Recognition of Bed Postures Using Mutual Capacitance Sensing
European Conference on Ambient Intelligence (AmI) <11, 2014, Eindhoven, The Netherlands>
In recent years, mutual capacitive sensing made significant advances in the field of gathering implicit contextual data. These systems find broad usage in pervasive activity-recognition systems, installed stationary or made portable. In the domain of context recognition new ways of interaction with the environment opened up since conductive objects can be detected under certain conditions at distances up to 50 cm. This paper investigates an approach to recognize bed postures using mutual capacitance sensing. The overall goal is to develop a technological concept that can be applied to recognize bed postures of patients in elderly homes. The use of this contextual data may lead to many desired benefits in elderly care e.g. the better prevention of decubitus ulcer, a condition caused by prolonged pressure on the skin resulting in injuries to skin and underlying tissues. For this, we propose a low-cost grid of crossed wires of 48 measurement points placed between the mattress and the bed sheet. The experimental results analyze a set of five lying positions. We achieved for all tested individuals an accuracy of 80.76% and for several individuals of the same bodysize an accuracy of 93.8%.
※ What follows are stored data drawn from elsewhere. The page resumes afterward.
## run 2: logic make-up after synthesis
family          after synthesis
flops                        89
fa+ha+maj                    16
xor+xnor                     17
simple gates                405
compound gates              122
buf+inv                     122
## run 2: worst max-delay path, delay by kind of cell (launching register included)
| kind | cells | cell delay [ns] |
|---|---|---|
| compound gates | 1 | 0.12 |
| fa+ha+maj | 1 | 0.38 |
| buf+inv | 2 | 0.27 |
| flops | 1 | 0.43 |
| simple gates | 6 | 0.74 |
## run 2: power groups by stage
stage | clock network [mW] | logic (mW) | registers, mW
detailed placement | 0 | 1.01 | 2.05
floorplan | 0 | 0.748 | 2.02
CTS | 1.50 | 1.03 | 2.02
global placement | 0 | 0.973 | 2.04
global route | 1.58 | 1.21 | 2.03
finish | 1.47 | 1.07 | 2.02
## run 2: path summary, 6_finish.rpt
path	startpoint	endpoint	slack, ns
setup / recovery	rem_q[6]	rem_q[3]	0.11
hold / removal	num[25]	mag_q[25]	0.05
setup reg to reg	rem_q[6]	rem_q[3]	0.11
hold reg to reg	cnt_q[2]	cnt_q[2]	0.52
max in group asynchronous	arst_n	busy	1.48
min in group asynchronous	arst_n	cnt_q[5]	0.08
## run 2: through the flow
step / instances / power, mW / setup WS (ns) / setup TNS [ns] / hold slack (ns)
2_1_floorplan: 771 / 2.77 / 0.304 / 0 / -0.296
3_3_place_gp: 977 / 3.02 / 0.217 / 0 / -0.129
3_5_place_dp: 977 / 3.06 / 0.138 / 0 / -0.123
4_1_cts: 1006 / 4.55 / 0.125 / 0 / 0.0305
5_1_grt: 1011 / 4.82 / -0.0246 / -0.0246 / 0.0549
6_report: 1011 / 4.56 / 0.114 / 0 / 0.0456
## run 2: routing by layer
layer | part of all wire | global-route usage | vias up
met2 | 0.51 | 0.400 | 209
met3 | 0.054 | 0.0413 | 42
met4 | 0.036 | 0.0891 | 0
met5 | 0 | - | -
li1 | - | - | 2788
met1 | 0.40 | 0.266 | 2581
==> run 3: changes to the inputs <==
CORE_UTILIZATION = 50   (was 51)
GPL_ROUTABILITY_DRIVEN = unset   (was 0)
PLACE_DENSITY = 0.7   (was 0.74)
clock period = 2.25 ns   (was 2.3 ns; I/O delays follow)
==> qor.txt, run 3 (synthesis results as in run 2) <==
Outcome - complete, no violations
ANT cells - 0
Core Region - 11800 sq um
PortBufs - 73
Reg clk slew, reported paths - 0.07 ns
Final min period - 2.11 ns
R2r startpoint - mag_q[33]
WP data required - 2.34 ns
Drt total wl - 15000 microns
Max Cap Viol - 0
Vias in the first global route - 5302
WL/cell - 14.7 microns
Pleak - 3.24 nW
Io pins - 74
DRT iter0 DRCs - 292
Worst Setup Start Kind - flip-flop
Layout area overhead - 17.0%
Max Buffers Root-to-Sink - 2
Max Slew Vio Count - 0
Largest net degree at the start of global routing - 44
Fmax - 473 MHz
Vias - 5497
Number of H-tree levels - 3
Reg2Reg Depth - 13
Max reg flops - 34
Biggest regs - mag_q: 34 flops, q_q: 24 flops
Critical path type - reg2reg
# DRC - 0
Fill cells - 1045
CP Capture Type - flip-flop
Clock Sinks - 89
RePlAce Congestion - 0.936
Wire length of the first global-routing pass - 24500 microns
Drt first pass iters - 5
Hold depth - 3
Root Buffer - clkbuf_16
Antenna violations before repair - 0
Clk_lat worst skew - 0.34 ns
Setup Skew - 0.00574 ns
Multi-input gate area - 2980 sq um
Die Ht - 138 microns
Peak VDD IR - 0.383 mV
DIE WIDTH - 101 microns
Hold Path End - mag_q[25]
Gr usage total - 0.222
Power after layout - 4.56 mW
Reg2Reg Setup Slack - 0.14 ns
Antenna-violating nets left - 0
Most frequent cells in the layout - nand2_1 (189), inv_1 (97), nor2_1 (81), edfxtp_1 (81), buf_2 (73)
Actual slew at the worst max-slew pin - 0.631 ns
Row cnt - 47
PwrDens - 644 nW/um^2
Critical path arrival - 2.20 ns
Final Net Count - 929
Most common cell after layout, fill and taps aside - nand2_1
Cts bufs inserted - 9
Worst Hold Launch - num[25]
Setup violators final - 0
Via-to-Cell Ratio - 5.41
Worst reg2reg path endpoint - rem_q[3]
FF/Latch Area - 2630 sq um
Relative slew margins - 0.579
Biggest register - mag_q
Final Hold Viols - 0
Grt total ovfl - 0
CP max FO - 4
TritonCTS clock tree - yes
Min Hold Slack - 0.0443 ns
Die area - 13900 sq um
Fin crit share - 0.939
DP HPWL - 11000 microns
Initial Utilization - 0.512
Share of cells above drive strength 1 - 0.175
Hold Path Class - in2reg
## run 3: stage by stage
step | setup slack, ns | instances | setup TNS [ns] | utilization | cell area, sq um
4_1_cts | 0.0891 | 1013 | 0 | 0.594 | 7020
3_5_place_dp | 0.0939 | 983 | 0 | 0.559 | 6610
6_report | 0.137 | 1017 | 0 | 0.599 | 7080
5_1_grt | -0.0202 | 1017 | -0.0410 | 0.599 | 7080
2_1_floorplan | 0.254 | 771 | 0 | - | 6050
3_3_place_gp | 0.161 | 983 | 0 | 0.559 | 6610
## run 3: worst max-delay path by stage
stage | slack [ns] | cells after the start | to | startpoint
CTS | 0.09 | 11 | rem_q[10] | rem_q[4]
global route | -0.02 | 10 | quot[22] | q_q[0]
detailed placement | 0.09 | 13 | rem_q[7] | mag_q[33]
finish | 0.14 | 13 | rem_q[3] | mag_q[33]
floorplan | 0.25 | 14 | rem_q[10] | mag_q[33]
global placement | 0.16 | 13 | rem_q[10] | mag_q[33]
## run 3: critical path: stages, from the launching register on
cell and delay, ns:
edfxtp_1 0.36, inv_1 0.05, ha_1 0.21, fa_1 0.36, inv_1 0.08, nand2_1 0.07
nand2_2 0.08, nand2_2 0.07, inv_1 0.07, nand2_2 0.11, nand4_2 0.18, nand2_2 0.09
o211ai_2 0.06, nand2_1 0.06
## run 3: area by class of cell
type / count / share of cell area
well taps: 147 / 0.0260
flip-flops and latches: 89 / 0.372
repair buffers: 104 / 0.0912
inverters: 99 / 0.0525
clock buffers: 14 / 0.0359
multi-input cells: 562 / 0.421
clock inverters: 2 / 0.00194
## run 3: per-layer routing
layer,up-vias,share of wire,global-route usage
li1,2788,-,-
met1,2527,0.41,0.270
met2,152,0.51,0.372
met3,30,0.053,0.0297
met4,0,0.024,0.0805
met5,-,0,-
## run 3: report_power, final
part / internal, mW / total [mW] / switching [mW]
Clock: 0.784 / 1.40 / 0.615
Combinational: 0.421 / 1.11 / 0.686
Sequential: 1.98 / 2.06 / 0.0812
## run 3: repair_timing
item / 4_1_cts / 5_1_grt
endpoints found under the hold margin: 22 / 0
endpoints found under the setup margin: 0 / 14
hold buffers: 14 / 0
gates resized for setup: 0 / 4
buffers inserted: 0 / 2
**config.mk**
```make
export PLATFORM = sky130hd
export DESIGN_NAME = sfr_mag
export DESIGN_NICKNAME = d
export VERILOG_FILES = /design/src/hdl/sfr_pkg.sv /design/src/hdl/sfr_mag.sv
export SDC_FILE = /design/constraint.sdc
export NUM_CORES = 2
export LEC_CHECK = 0
export BUFFER_PORTS_ARGS = -buffer_cell sky130_fd_sc_hd__clkbuf_2
export CAP_MARGIN = 20
export CORE_MARGIN = 3
export CORE_UTILIZATION = 35
export DETAILED_ROUTE_END_ITERATION = 6
export GPL_TIMING_DRIVEN = 0
export PLACE_DENSITY_LB_ADDON = 0.2
export SYNTH_ARGS = -nofsm -noshare
export SYNTH_HDL_FRONTEND = slang
export SYNTH_SLANG_ARGS = --single-unit
```
**constraint.sdc**
```tcl
create_clock -name clk -period 8.74 [get_ports clk]
set_clock_uncertainty 0.2 [all_clocks]
set_input_delay 0 -clock clk [delete_from_list [all_inputs] [get_ports clk]]
set_output_delay 0 -clock clk [all_outputs]
set_load 0.02 [all_outputs]
```
**src/hdl/sfr_pkg.sv**
```systemverilog
// Shared types, widths and register codes for the spectral frequency remap unit.
// No dependencies; every other file in hdl/ imports this package.
`timescale 1ns / 1ps
`default_nettype none

package sfr_pkg;

  localparam int DATA_WIDTH     = 24;
  localparam int COEF_FRAC_BITS = 16;
  localparam int COEF_W         = COEF_FRAC_BITS + 2;
  localparam int ROW_W          = 3 * COEF_W;
  localparam int LAM_W          = 48;

  // matrix datapath
  localparam int PROD_W = COEF_W + DATA_WIDTH;
  localparam int SUM_W  = PROD_W + 2;

  // squared magnitude
  localparam int SQ_W    = 2 * DATA_WIDTH;
  localparam int SUMSQ_W = SQ_W + 1;
  localparam int CMP_W   = (SUMSQ_W > LAM_W) ? SUMSQ_W : LAM_W;

  // square root: two root bits per pipeline stage
  localparam int ROOT_W    = LAM_W / 2;
  localparam int REM_W     = ROOT_W + 4;
  localparam int SQ_STAGES = ROOT_W / 2;
  localparam int ZW        = (ROOT_W > DATA_WIDTH) ? ROOT_W : DATA_WIDTH;

  // configuration port
  localparam int CFG_IDX_W  = 3;
  localparam int CFG_DATA_W = (ROW_W > LAM_W) ? ROW_W : LAM_W;

  typedef enum logic [CFG_IDX_W-1:0] {
    REG_MODE   = 3'd0,
    REG_ROW_X  = 3'd1,
    REG_ROW_Y  = 3'd2,
    REG_OFF_X  = 3'd3,
    REG_OFF_Y  = 3'd4,
    REG_LAMBDA = 3'd5
  } cfg_reg_t;

  typedef enum logic {
    MODE_MATRIX = 1'b0,
    MODE_SHIFT  = 1'b1
  } xform_mode_t;

  localparam logic [ROW_W-1:0] ROW_X_RST = ROW_W'(1) << COEF_FRAC_BITS;
  localparam logic [ROW_W-1:0] ROW_Y_RST = ROW_W'(1) << (COEF_W + COEF_FRAC_BITS);
  localparam logic [LAM_W-1:0] LAM_RST   = LAM_W'(1) << (LAM_W / 2);

  typedef struct packed {
    xform_mode_t                   mode;
    logic        [ROW_W-1:0]       row_x;
    logic        [ROW_W-1:0]       row_y;
    logic signed [DATA_WIDTH-1:0]  off_x;
    logic signed [DATA_WIDTH-1:0]  off_y;
    logic        [LAM_W-1:0]       lam;
  } cfg_t;

  typedef struct packed {
    logic signed [DATA_WIDTH-1:0] fx;
    logic signed [DATA_WIDTH-1:0] fy;
  } xy_t;

endpackage

`default_nettype wire

```
**src/hdl/sfr_mag.sv**
```systemverilog
// Squared magnitude, evanescent test and remaining squared frequency.
// Two register stages; drops evanescent words. Depends on sfr_pkg.
`timescale 1ns / 1ps
`default_nettype none

module sfr_mag import sfr_pkg::*; (
  input  wire logic              clk,
  input  wire logic              rst_n,
  input  wire logic [LAM_W-1:0]  lam,
  input  wire logic              xf_valid,
  output      logic              xf_ready,
  input  wire xy_t               xf_word,
  output      logic              mg_valid,
  input  wire logic              mg_ready,
  output      xy_t               mg_word,
  output      logic [LAM_W-1:0]  mg_rad
);

  // stage C: squares
  logic                   vc_r;
  xy_t                    word_c_r;
  logic [SQ_W-1:0]        sqx_r;
  logic [SQ_W-1:0]        sqy_r;
  logic [DATA_WIDTH-1:0]  ax;
  logic [DATA_WIDTH-1:0]  ay;
  logic [SQ_W-1:0]        sqx_nxt;
  logic [SQ_W-1:0]        sqy_nxt;

  // stage D: remainder under 1/lambda^2
  logic                   vd_r;
  xy_t                    word_d_r;
  logic [LAM_W-1:0]       rad_r;
  logic [SUMSQ_W-1:0]     s_sum;
  logic                   keep;
  logic [CMP_W-1:0]       diff;
  logic [LAM_W-1:0]       rad_nxt;

  logic adv_c;
  logic adv_d;

  assign adv_d    = !vd_r || mg_ready;
  assign adv_c    = !vc_r || adv_d;
  assign xf_ready = adv_c;

  always_comb begin
    // the most negative value maps to its unsigned magnitude
    ax      = xf_word.fx[DATA_WIDTH-1] ? DATA_WIDTH'(-xf_word.fx) : DATA_WIDTH'(xf_word.fx);
    ay      = xf_word.fy[DATA_WIDTH-1] ? DATA_WIDTH'(-xf_word.fy) : DATA_WIDTH'(xf_word.fy);
    sqx_nxt = SQ_W'(ax) * SQ_W'(ax);
    sqy_nxt = SQ_W'(ay) * SQ_W'(ay);
  end

  always_comb begin
    s_sum   = SUMSQ_W'(sqx_r) + SUMSQ_W'(sqy_r);
    keep    = CMP_W'(s_sum) <= CMP_W'(lam);
    diff    = CMP_W'(lam) - CMP_W'(s_sum);
    rad_nxt = diff[LAM_W-1:0];
  end

  always_ff @(posedge clk) begin
    if (!rst_n) begin
      vc_r <= 1'b0;
      vd_r <= 1'b0;
    end else begin
      if (adv_c) begin
        vc_r <= xf_valid;
      end
      if (adv_d) begin
        // drop evanescent words here
        vd_r <= vc_r && keep;
      end
    end
  end

  always_ff @(posedge clk) begin
    if (adv_c) begin
      word_c_r <= xf_word;
      sqx_r    <= sqx_nxt;
      sqy_r    <= sqy_nxt;
    end
    if (adv_d) begin
      word_d_r <= word_c_r;
      rad_r    <= rad_nxt;
    end
  end

  assign mg_valid = vd_r;
  assign mg_word  = word_d_r;
  assign mg_rad   = rad_r;

endmodule

`default_nettype wire

```
==> metrics.yaml <==
violations: "setup timing"
synthDominantAreaCellType: "sky130_fd_sc_hd__fa_1"
worstReg2RegEnd: "mg_rad[47]$_DFFE_PP_"
synth-warning-count: 0
clock_sink_count: 238
io_buffers: 197
wl_per_cell_um: 19.6
postPlaceCellArea_um2: 49200
min_path_cells: 4
synth_cell_types: 70
clk_pin_slew_ns: 0.06
period_minus_slack_ns: 8.85
post_synth.cell_area_avg_um2: 9.52
die_area_um2: 134000
drv.max_cap_violation_count: 0
worst_slack_ns: -0.107
floorplan.core_area_um2: 128000
flow.area_growth_from_synthesis_pct: 19.1
placed_instances: 6756
initial_core_util_pct: 35.5
critical_path.slowest_cell: "sky130_fd_sc_hd__or4_4"
final-hold-violation-count: 0
worstHoldEndpoint: "mg_rad[45]$_DFFE_PP_"
tritoncts_clock_tree: "yes"
clock_insertion_delay_at_the_later_pin_of_the_skew_report_ns: 0.60
synthDominantCellAreaShare_pct: 37.2
async_flop_share_pct: 0
rows: 131
clk_root_buffer_cell: "sky130_fd_sc_hd__clkbuf_16"
ctsHtreeMaxLevel: 2
filler_free_cell_count_of_the_finished_design: 7046
die_width_um: 367
rsz_0062_raised_after_global_routing: "yes"
slew_headroom_pct: 26.0
startpoint_type: "primary input"
drtPass1Iterations: 5
io_pins: 198
ys.flop_type: "sky130_fd_sc_hd__edfxtp_1"
run_status: "finished with violations"
dr_total_vias: 34200
timing.critical_path.mode_cell: "sky130_fd_sc_hd__fa_1"
place_worst_setup_slack_ns: -3.03
wl_mm: 138
route.detailed.vias_per_inst: 4.85
grt_start_max_net_pins: 72
post_route_cells_drive_above_1_share_pct: 13.2
critical_path_required_ns: 8.85
design.final.nets: 6712
gate_count_post_synth: 4783
setup_viol_count_final: 6
worst_hold_path_type: "in -> reg"
fmax_ghz: 0.113
mappedNetlistArea_um2: 45500
slew_violations: 0
first_global_vias: 36000
drt-initial-drc-count: 2308
critPathKind: "in -> reg"
cts_inserted_buffers: 36
synth_commonest_cells: "sky130_fd_sc_hd__inv_1 (1,281), sky130_fd_sc_hd__fa_1 (846), sky130_fd_sc_hd__ha_1 (484)"
yosys_register_bits: 238
netlist_top_cells_area: "sky130_fd_sc_hd__fa_1 (37%), sky130_fd_sc_hd__edfxtp_1 (16%), sky130_fd_sc_hd__ha_1 (13%), sky130_fd_sc_hd__inv_1 (11%), sky130_fd_sc_hd__nand2_1 (3.3%)"
number_of_antenna_violations_at_the_first_check_in_global_routing: 15
synth_enable_flop_cells: 236
total_non_filler_cell_area_in_the_finished_layout_um2: 54200
hold_path_startpoint: "lam[45]"
ff2ff_path_depth: 26
synth.most_common_cell: "sky130_fd_sc_hd__inv_1"
worst_tran_pin_value_ns: 1.11
wire_length_of_the_first_global_routing_pass_mm: 212
grt_util_all_layers_pct: 20.7
cts_max_path_buffers: 3
dieHeight_um: 367
global_route.overflow_total: 0
crit-reg2reg-launch: "sqy_r[3]$_DFFE_PP_"
whs_ns: 0.0357
worst-path-max-fanout: 4
antenna_left: 0
ff2ff_setup_slack_ns: 1.01
critical_path_arrival_ns: 8.96
synth-seq-area-share_pct: 15.7
dpl.hpwl_mm: 114
crit_path_capture_type: "register"
detail_route.drc_violations: 0
routabilityCongestion: 0.925
slowest_delay_ns: 0.57
fin_crit_sh_pct: 101
[kinds of logic (layout without fill, tap and decap cells)]
group / Yosys count / count (layout) / synth area share, %
mux: 2 / 2 / 0.0440
other cells: 2 / 43 / 0.0165
buf+inv: 1420 / 1913 / 11.7
simple gates: 942 / 942 / 8.91
xor+xnor: 242 / 242 / 4.67
fa+ha+maj: 1330 / 1330 / 50.5
flops: 238 / 238 / 15.7
compound gates: 607 / 607 / 8.50
[per-stage QoR]
stage          util [%]  setup TNS (ns)
2_1_floorplan         -         -0.0449
3_3_place_gp       38.2         -153.33
3_5_place_dp       38.3         -141.64
4_1_cts            41.2          -0.230
5_1_grt            42.2           -2.53
6_report           42.2          -0.419
[per-layer routing]
layer  up-vias  routed length, µm  track usage (%)
met5         -                 13                0
met4         2               2450             3.54
met3       144              11300             4.28
met2      1005              63800             33.3
met1     17300              60600             29.0
li1      15700                  -                -
[what timing repair did]
action | in CTS | in global routing
endpoints found under the setup margin | 70 | 33
resized for setup | 225 | 249
gates cloned | 0 | 0
endpoints found under the hold margin | 103 | 2
setup buffers | 66 | 59
hold buffers | 107 | 2
pin swaps | 58 | 94
[worst max-delay path, delay by kind of cell]
family	cells	cell delay, ns
adder cells (fa/ha/maj)	8	3.87
AND/OR/NAND/NOR	7	2.39
AO/OA/AOI/OAI	8	1.74
buffers and inverters	8	0.66
XOR/XNOR	2	0.29
[worst max-delay path by stage]
stage,startpoint,endpoint,slack (ns)
3_5_place_dp,xf_word[24],sqx_r[46]$_DFFE_PP_,-3.03
3_3_place_gp,xf_word[0],sqy_r[44]$_DFFE_PP_,-3.07
2_1_floorplan,xf_word[33],sqx_r[46]$_DFFE_PP_,-0.04
5_1_grt,xf_word[8],sqy_r[44]$_DFFE_PP_,-0.32
6_report,xf_word[8],sqy_r[44]$_DFFE_PP_,-0.11
4_1_cts,xf_word[34],sqx_r[46]$_DFFE_PP_,-0.10
[flip-flops by register name, indices dropped and copies added, names as in the netlist]
name and flops:
vc_r 1, sqx_r 46, word_c_r 48, mg_word 48, mg_rad 48, sqy_r 46, mg_valid 1
[layout make-up]
class	instances	area [µm²]
Timing Repair Buffer	445	3340
Clock buffer	38	908
Multi-Input combinational cell	3157	34700
Tap cell	1729	2160
Buffer	114	746
Inverter	1290	4890
Antenna cell	9	22.5
Clock inverter	26	302
Fill cell	12700	74100
Sequential cell	238	7130
[cell usage in the layout, fill, tap and decap left out, drive strengths merged, types with 23 or more instances in the layout]
master	n
conb	34
o31ai	23
clkbuf	315
nand3	52
a21oi	192
xor2	99
nand2	397
nand2b	23
buf	172
a21o	124
nor2	329
fa	846
xnor2	143
edfxtp	236
nand4	36
o21ai	108
inv	1287
ha	484
dlygate4sd3	109
Power is not shown: default switching activity piles up to over one toggle a cycle in this logic, so the estimate is an artifact.
[src/hdl/sfr_pkg.sv]
// Shared types, widths and register codes for the spectral frequency remap unit.
// No dependencies; every other file in hdl/ imports this package.
`timescale 1ns / 1ps
`default_nettype none

package sfr_pkg;

  localparam int DATA_WIDTH     = 24;
  localparam int COEF_FRAC_BITS = 16;
  localparam int COEF_W         = COEF_FRAC_BITS + 2;
  localparam int ROW_W          = 3 * COEF_W;
  localparam int LAM_W          = 48;

  // matrix datapath
  localparam int PROD_W = COEF_W + DATA_WIDTH;
  localparam int SUM_W  = PROD_W + 2;

  // squared magnitude
  localparam int SQ_W    = 2 * DATA_WIDTH;
  localparam int SUMSQ_W = SQ_W + 1;
  localparam int CMP_W   = (SUMSQ_W > LAM_W) ? SUMSQ_W : LAM_W;

  // square root: two root bits per pipeline stage
  localparam int ROOT_W    = LAM_W / 2;
  localparam int REM_W     = ROOT_W + 4;
  localparam int SQ_STAGES = ROOT_W / 2;
  localparam int ZW        = (ROOT_W > DATA_WIDTH) ? ROOT_W : DATA_WIDTH;

  // configuration port
  localparam int CFG_IDX_W  = 3;
  localparam int CFG_DATA_W = (ROW_W > LAM_W) ? ROW_W : LAM_W;

  typedef enum logic [CFG_IDX_W-1:0] {
    REG_MODE   = 3'd0,
    REG_ROW_X  = 3'd1,
    REG_ROW_Y  = 3'd2,
    REG_OFF_X  = 3'd3,
    REG_OFF_Y  = 3'd4,
    REG_LAMBDA = 3'd5
  } cfg_reg_t;

  typedef enum logic {
    MODE_MATRIX = 1'b0,
    MODE_SHIFT  = 1'b1
  } xform_mode_t;

  localparam logic [ROW_W-1:0] ROW_X_RST = ROW_W'(1) << COEF_FRAC_BITS;
  localparam logic [ROW_W-1:0] ROW_Y_RST = ROW_W'(1) << (COEF_W + COEF_FRAC_BITS);
  localparam logic [LAM_W-1:0] LAM_RST   = LAM_W'(1) << (LAM_W / 2);

  typedef struct packed {
    xform_mode_t                   mode;
    logic        [ROW_W-1:0]       row_x;
    logic        [ROW_W-1:0]       row_y;
    logic signed [DATA_WIDTH-1:0]  off_x;
    logic signed [DATA_WIDTH-1:0]  off_y;
    logic        [LAM_W-1:0]       lam;
  } cfg_t;

  typedef struct packed {
    logic signed [DATA_WIDTH-1:0] fx;
    logic signed [DATA_WIDTH-1:0] fy;
  } xy_t;

endpackage

`default_nettype wire

[src/hdl/sfr_sqrt.sv]
// Pipelined integer square root, two root bits per stage; last stage is the output register.
// Carries the transformed components alongside. Depends on sfr_pkg.
`timescale 1ns / 1ps
`default_nettype none

module sfr_sqrt import sfr_pkg::*; (
  input  wire logic                          clk,
  input  wire logic                          rst_n,
  input  wire logic                          mg_valid,
  output      logic                          mg_ready,
  input  wire xy_t                           mg_word,
  input  wire logic [LAM_W-1:0]              mg_rad,
  output      logic                          out_valid,
  input  wire logic                          out_stall,
  output      logic signed [DATA_WIDTH-1:0]  out_x,
  output      logic signed [DATA_WIDTH-1:0]  out_y,
  output      logic [DATA_WIDTH-1:0]         out_z
);

  localparam int TRIAL_W = REM_W + 1;

  typedef struct packed {
    logic [REM_W-1:0]  rem;
    logic [ROOT_W-1:0] root;
  } sq_state_t;

  function automatic sq_state_t sq_step(
    input sq_state_t  st,
    input logic [1:0] bits
  );
    logic [REM_W-1:0]   shifted;
    logic [TRIAL_W-1:0] trial;
    sq_state_t          res;
    shifted = {st.rem[REM_W-3:0], bits};
    trial   = {1'b0, shifted} - TRIAL_W'({st.root, 2'b01});
    if (!trial[TRIAL_W-1]) begin
      res.rem  = trial[REM_W-1:0];
      res.root = {st.root[ROOT_W-2:0], 1'b1};
    end else begin
      res.rem  = shifted;
      res.root = {st.root[ROOT_W-2:0], 1'b0};
    end
    sq_step = res;
  endfunction

  logic              v_r    [SQ_STAGES];
  xy_t               word_r [SQ_STAGES];
  logic [LAM_W-1:0]  rad_r  [SQ_STAGES];
  sq_state_t         st_r   [SQ_STAGES];
  logic [LAM_W-1:0]  rad_nxt [SQ_STAGES];
  sq_state_t         st_nxt  [SQ_STAGES];
  logic              adv    [SQ_STAGES+1];
  logic [ZW-1:0]     root_ext;

  always_comb begin
    adv[SQ_STAGES] = !out_stall;
    for (int k = SQ_STAGES - 1; k >= 0; k--) begin
      adv[k] = !v_r[k] || adv[k + 1];
    end
  end

  assign mg_ready = adv[0];

  always_comb begin
    sq_state_t  src;
    logic [LAM_W-1:0] rad_in;
    for (int k = 0; k < SQ_STAGES; k++) begin
      if (k == 0) begin
        src.rem  = '0;
        src.root = '0;
        rad_in   = mg_rad;
      end else begin
        src    = st_r[k - 1];
        rad_in = rad_r[k - 1];
      end
      st_nxt[k]  = sq_step(sq_step(src, rad_in[LAM_W-1 -: 2]), rad_in[LAM_W-3 -: 2]);
      rad_nxt[k] = rad_in << 4;
    end
  end

  always_ff @(posedge clk) begin
    if (!rst_n) begin
      for (int k = 0; k < SQ_STAGES; k++) begin
        v_r[k] <= 1'b0;
      end
    end else begin
      for (int k = 0; k < SQ_STAGES; k++) begin
        if (adv[k]) begin
          v_r[k] <= (k == 0) ? mg_valid : v_r[k - 1];
        end
      end
    end
  end

  always_ff @(posedge clk) begin
    for (int k = 0; k < SQ_STAGES; k++) begin
      if (adv[k]) begin
        word_r[k] <= (k == 0) ? mg_word : word_r[k - 1];
        rad_r[k]  <= rad_nxt[k];
        st_r[k]   <= st_nxt[k];
      end
    end
  end

  // clamp the root to the output width
  always_comb begin
    root_ext = ZW'(st_r[SQ_STAGES-1].root);
    if (root_ext > ZW'({DATA_WIDTH{1'b1}})) begin
      out_z = '1;
    end else begin
      out_z = root_ext[DATA_WIDTH-1:0];
    end
  end

  assign out_valid = v_r[SQ_STAGES-1];
  assign out_x     = word_r[SQ_STAGES-1].fx;
  assign out_y     = word_r[SQ_STAGES-1].fy;

endmodule

`default_nettype wire

[config.mk]
export PLATFORM = sky130hd
export DESIGN_NAME = sfr_sqrt
export DESIGN_NICKNAME = d
export VERILOG_FILES = /design/src/hdl/sfr_pkg.sv /design/src/hdl/sfr_sqrt.sv
export SDC_FILE = /design/constraint.sdc
export NUM_CORES = 2
export LEC_CHECK = 0
export BUFFER_PORTS_ARGS = -buffer_cell sky130_fd_sc_hd__buf_4
export CAP_MARGIN = 0
export CORE_ASPECT_RATIO = 0.75
export CORE_UTILIZATION = 60
export CTS_CLUSTER_SIZE = 8
export DETAILED_ROUTE_END_ITERATION = 10
export GPL_TIMING_DRIVEN = 0
export PLACE_DENSITY_LB_ADDON = 0.25
export REMOVE_ABC_BUFFERS = 1
export SYNTH_ARGS = -nofsm -noshare
export SYNTH_HDL_FRONTEND = slang
export SYNTH_SLANG_ARGS = --single-unit
[constraint.sdc]
create_clock -name clk -period 7.4 [get_ports clk]
set_input_delay 0 -clock clk [delete_from_list [all_inputs] [get_ports clk]]
set_output_delay 0 -clock clk [all_outputs]
set_load 0.005 [all_outputs]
Recognition of Lying Postures Using Capacitive Proximity Sensing
Darmstadt, TU, Master Thesis, 2013
In recent years, capacitive proximity sensing made significant advances in the field of gathering implicit contextual data. These systems find broad usage in pervasive activity-recognition systems, installed stationary or made portable. In the domain of context recognition new ways of interaction with the environment opened up since conductive objects can be detected under certain conditions at distances up to 50 cm. This master's thesis investigates an approach to recognize lying positions using capacitive proximity sensing. The overall goal is to develop a technological concept that can be applied to recognize lying postures of patients in elderly homes. Using this contextual data may lead to many desired benefits in elderly care. For example, the occurrence of Decubitus, a condition caused by prolonged pressure on the skin resulting in injuries to skin and underlying tissues, can be avoided better by knowing how the patient is bedded. In order to achieve a desired high resolution, the multiple access schemes CDMA and FDMA are investigated as a basis for capacitive proximity measurements. For this purpose CDMA has been implemented using Gold Codes while the correlation serves the purpose of a measure. In a test setup measurements for CDMA and FDMA have been conducted. They lead to the conclusion that at close distances FDMA has a slightly better spatial resolution than CDMA but as the distance increases the spatial resolution of FDMA will be twice as high as the one of CDMA. The real-world setup achieves a resolution of 48 measurement points, by applying a low-cost grid of crossed wires under the slatted frame of a bed. The experimental results show that the presented approach and the decisions derived from the evaluation of multiple access schemes lead to a well-suitable system for recognizing lying postures.